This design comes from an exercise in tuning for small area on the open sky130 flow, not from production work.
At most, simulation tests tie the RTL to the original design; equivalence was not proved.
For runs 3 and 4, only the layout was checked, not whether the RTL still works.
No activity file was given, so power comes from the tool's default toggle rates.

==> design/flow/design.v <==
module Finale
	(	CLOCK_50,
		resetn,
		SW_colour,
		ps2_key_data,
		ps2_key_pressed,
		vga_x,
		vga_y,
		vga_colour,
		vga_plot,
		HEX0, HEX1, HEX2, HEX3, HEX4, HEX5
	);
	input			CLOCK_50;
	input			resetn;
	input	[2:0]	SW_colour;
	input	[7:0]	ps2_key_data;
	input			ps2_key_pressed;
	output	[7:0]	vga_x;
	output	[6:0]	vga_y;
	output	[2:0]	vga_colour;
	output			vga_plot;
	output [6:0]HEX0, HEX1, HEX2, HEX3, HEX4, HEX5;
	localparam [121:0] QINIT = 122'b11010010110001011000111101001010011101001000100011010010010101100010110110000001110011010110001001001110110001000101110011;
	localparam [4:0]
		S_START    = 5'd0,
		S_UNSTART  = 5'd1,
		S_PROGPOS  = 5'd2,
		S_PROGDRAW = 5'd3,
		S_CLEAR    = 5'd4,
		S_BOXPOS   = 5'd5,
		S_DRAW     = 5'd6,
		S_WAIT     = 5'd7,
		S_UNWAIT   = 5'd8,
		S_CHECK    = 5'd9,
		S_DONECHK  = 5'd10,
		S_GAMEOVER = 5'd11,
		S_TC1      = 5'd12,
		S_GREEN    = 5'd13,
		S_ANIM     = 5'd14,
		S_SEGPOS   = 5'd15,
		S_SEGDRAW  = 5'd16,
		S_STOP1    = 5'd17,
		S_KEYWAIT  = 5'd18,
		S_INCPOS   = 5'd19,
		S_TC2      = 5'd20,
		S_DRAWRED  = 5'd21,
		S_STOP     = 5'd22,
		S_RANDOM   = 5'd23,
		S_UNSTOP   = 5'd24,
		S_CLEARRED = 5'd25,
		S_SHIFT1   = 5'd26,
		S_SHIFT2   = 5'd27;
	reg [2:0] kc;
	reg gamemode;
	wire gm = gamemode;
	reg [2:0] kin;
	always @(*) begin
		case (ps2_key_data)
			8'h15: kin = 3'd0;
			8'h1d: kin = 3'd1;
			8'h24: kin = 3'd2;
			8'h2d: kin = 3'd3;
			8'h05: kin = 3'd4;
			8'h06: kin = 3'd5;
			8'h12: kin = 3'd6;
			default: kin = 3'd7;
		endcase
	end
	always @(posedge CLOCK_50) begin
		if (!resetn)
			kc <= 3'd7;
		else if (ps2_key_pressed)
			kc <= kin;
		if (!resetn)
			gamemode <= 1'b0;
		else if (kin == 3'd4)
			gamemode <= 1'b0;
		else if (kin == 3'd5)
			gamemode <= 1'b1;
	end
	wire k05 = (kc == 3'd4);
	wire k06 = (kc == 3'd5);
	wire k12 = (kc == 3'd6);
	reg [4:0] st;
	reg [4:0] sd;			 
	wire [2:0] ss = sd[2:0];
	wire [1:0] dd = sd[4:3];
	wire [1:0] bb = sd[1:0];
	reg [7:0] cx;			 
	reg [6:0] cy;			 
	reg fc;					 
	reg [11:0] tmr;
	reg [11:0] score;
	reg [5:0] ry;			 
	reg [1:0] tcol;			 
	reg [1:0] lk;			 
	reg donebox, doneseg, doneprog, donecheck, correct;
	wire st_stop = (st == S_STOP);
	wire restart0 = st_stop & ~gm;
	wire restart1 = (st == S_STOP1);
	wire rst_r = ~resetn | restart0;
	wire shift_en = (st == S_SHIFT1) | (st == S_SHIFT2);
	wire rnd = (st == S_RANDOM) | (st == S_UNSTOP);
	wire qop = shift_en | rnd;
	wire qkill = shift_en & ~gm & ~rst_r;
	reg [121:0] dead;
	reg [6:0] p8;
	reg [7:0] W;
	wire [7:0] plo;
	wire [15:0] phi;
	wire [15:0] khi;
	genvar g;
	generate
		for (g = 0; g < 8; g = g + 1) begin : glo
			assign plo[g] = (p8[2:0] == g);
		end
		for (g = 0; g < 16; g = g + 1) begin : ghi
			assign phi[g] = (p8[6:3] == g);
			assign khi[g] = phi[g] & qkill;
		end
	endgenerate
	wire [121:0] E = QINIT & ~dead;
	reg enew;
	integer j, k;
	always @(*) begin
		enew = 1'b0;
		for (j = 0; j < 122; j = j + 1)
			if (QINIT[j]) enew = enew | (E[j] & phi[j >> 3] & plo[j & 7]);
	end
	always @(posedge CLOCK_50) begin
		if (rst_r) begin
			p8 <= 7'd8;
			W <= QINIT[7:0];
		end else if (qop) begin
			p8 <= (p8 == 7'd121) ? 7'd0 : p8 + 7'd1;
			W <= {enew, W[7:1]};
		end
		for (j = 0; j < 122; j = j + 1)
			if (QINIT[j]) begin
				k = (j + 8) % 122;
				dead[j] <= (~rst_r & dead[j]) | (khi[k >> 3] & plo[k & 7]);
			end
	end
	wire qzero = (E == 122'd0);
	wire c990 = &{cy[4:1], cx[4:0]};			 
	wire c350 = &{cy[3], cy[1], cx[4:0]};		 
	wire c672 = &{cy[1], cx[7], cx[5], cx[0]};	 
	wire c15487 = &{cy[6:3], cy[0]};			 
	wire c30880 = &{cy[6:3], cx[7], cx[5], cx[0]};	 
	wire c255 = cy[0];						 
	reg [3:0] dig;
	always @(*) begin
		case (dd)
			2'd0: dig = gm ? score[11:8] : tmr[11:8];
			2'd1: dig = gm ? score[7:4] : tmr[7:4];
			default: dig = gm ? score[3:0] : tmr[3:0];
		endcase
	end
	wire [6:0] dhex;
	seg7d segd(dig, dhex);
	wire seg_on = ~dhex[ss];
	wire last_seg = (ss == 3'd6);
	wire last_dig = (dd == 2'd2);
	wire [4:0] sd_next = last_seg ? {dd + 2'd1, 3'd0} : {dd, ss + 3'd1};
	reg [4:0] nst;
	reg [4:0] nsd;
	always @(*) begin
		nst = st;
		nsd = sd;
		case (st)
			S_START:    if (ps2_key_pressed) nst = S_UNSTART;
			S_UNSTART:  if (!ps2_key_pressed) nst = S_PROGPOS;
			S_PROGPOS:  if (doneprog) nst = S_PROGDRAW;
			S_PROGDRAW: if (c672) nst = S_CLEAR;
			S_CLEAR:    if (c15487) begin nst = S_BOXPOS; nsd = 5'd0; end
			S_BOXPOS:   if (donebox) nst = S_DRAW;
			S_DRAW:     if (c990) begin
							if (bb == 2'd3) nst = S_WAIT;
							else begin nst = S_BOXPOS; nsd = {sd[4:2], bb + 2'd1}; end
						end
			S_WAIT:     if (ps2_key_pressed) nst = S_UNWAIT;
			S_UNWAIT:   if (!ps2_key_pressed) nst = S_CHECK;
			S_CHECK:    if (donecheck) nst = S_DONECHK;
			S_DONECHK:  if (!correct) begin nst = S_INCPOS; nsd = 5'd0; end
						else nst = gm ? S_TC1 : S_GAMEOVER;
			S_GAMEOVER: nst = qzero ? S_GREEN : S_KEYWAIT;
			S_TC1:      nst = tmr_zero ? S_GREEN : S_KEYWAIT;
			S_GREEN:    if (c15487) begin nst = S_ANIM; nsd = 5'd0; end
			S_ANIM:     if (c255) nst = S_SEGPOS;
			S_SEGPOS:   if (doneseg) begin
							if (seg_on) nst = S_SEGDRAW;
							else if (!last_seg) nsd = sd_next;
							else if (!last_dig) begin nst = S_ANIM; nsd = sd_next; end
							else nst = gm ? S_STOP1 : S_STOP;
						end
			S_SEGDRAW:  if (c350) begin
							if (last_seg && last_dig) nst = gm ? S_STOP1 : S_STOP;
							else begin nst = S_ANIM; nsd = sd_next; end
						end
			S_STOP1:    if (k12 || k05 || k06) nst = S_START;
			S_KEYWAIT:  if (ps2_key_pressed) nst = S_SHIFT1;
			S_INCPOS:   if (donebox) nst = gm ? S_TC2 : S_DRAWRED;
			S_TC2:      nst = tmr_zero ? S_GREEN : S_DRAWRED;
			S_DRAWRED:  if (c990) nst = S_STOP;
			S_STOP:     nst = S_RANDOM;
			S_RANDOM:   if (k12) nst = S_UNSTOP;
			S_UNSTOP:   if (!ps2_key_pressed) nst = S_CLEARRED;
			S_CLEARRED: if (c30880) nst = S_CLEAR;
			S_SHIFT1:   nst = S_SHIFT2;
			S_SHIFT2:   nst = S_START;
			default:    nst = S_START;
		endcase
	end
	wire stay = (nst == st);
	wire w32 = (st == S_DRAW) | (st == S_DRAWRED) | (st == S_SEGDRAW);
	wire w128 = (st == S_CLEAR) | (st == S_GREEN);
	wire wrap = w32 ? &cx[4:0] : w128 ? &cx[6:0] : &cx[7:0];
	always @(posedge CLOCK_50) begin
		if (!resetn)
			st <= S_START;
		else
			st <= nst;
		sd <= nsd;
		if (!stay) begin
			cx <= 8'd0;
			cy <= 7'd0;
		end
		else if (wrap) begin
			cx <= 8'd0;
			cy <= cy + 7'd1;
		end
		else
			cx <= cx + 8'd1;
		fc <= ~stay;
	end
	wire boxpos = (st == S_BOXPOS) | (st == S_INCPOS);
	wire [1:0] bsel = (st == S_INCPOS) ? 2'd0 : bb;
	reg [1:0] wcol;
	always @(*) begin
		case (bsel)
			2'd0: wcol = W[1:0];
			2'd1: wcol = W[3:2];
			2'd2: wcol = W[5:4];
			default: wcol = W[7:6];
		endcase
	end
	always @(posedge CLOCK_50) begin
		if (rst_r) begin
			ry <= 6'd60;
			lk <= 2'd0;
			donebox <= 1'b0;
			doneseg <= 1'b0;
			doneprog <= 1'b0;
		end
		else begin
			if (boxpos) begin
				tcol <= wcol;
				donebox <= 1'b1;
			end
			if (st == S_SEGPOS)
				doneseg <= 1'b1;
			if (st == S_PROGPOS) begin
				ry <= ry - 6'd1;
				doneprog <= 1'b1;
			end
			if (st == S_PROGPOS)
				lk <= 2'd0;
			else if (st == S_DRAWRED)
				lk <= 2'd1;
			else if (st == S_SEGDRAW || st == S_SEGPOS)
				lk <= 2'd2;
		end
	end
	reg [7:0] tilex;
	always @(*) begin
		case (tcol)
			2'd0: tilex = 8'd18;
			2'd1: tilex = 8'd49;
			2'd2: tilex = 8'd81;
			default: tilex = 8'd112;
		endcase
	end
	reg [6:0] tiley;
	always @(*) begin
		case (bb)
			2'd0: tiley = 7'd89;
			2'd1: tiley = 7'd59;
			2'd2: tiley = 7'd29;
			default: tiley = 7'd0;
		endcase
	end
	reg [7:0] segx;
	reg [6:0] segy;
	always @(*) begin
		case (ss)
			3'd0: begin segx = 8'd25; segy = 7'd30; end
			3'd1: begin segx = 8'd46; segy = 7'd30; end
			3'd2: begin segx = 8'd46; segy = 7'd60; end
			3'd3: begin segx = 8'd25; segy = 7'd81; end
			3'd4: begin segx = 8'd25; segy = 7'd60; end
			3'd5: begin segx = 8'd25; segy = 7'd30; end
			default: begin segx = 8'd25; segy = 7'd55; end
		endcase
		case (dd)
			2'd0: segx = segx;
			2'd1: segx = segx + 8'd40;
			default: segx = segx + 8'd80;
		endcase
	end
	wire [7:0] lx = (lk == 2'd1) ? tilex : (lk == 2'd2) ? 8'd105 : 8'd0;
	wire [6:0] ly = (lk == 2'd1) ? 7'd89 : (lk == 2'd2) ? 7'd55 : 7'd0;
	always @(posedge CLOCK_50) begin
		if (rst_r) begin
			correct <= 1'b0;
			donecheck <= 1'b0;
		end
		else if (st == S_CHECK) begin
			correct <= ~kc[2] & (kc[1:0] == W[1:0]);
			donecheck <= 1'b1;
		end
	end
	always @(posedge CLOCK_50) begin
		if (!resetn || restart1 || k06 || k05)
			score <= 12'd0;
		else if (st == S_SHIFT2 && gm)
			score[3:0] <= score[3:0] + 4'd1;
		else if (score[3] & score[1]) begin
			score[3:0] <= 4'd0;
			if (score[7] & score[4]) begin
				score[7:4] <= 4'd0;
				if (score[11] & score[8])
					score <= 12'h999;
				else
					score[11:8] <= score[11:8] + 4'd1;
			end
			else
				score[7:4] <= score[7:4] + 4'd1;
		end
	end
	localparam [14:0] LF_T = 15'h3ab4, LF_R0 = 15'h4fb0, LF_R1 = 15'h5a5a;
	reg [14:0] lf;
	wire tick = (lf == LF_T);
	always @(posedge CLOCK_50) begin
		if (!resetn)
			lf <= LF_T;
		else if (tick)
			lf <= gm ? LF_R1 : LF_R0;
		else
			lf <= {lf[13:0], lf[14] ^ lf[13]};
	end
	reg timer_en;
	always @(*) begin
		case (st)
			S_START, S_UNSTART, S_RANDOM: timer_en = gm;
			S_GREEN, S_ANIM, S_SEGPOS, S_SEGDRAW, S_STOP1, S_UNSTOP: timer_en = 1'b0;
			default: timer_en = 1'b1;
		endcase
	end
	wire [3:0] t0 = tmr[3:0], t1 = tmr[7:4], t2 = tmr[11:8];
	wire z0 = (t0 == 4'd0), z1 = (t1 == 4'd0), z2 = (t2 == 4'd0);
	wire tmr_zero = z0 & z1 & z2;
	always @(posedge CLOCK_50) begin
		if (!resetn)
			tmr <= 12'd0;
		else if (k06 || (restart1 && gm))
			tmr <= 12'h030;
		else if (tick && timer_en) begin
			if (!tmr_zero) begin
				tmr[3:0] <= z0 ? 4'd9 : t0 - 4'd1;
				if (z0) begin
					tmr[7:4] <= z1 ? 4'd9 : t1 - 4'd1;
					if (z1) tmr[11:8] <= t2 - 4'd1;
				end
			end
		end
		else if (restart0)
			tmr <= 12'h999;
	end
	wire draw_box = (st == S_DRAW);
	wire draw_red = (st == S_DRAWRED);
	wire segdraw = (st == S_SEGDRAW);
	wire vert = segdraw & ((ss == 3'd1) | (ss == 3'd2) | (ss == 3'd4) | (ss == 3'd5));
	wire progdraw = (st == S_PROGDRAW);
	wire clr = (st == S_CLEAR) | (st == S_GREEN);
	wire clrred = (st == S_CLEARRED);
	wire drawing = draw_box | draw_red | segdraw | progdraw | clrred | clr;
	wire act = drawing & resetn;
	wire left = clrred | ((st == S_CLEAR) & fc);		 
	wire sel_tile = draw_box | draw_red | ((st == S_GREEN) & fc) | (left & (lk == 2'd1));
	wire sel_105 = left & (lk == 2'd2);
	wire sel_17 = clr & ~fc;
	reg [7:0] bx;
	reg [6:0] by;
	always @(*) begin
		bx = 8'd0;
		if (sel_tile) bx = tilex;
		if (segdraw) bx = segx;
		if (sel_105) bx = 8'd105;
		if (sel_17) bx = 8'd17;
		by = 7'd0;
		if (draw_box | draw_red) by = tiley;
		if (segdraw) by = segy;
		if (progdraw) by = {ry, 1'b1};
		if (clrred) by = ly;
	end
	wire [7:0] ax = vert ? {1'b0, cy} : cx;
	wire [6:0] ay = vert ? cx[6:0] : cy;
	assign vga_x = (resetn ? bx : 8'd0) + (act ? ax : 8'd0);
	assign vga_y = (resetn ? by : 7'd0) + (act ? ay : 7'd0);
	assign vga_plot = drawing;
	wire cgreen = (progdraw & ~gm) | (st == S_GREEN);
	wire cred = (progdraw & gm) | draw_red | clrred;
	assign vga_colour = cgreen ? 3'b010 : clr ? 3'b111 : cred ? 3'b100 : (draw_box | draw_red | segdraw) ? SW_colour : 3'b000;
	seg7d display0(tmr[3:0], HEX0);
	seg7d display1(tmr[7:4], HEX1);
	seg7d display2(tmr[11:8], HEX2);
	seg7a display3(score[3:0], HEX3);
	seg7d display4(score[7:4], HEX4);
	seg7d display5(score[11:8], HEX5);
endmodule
-*-*-
What you are asked to do:
All lines with the word "cgreen" are needed; pull them from the entries and copy each.

Answer section:
	wire cgreen = (progdraw & ~gm) | (st == S_GREEN);
	assign vga_colour = cgreen ? 3'b010 : clr ? 3'b111 : cred ? 3'b100 : (draw_box | draw_red | segdraw) ? SW_colour : 3'b000;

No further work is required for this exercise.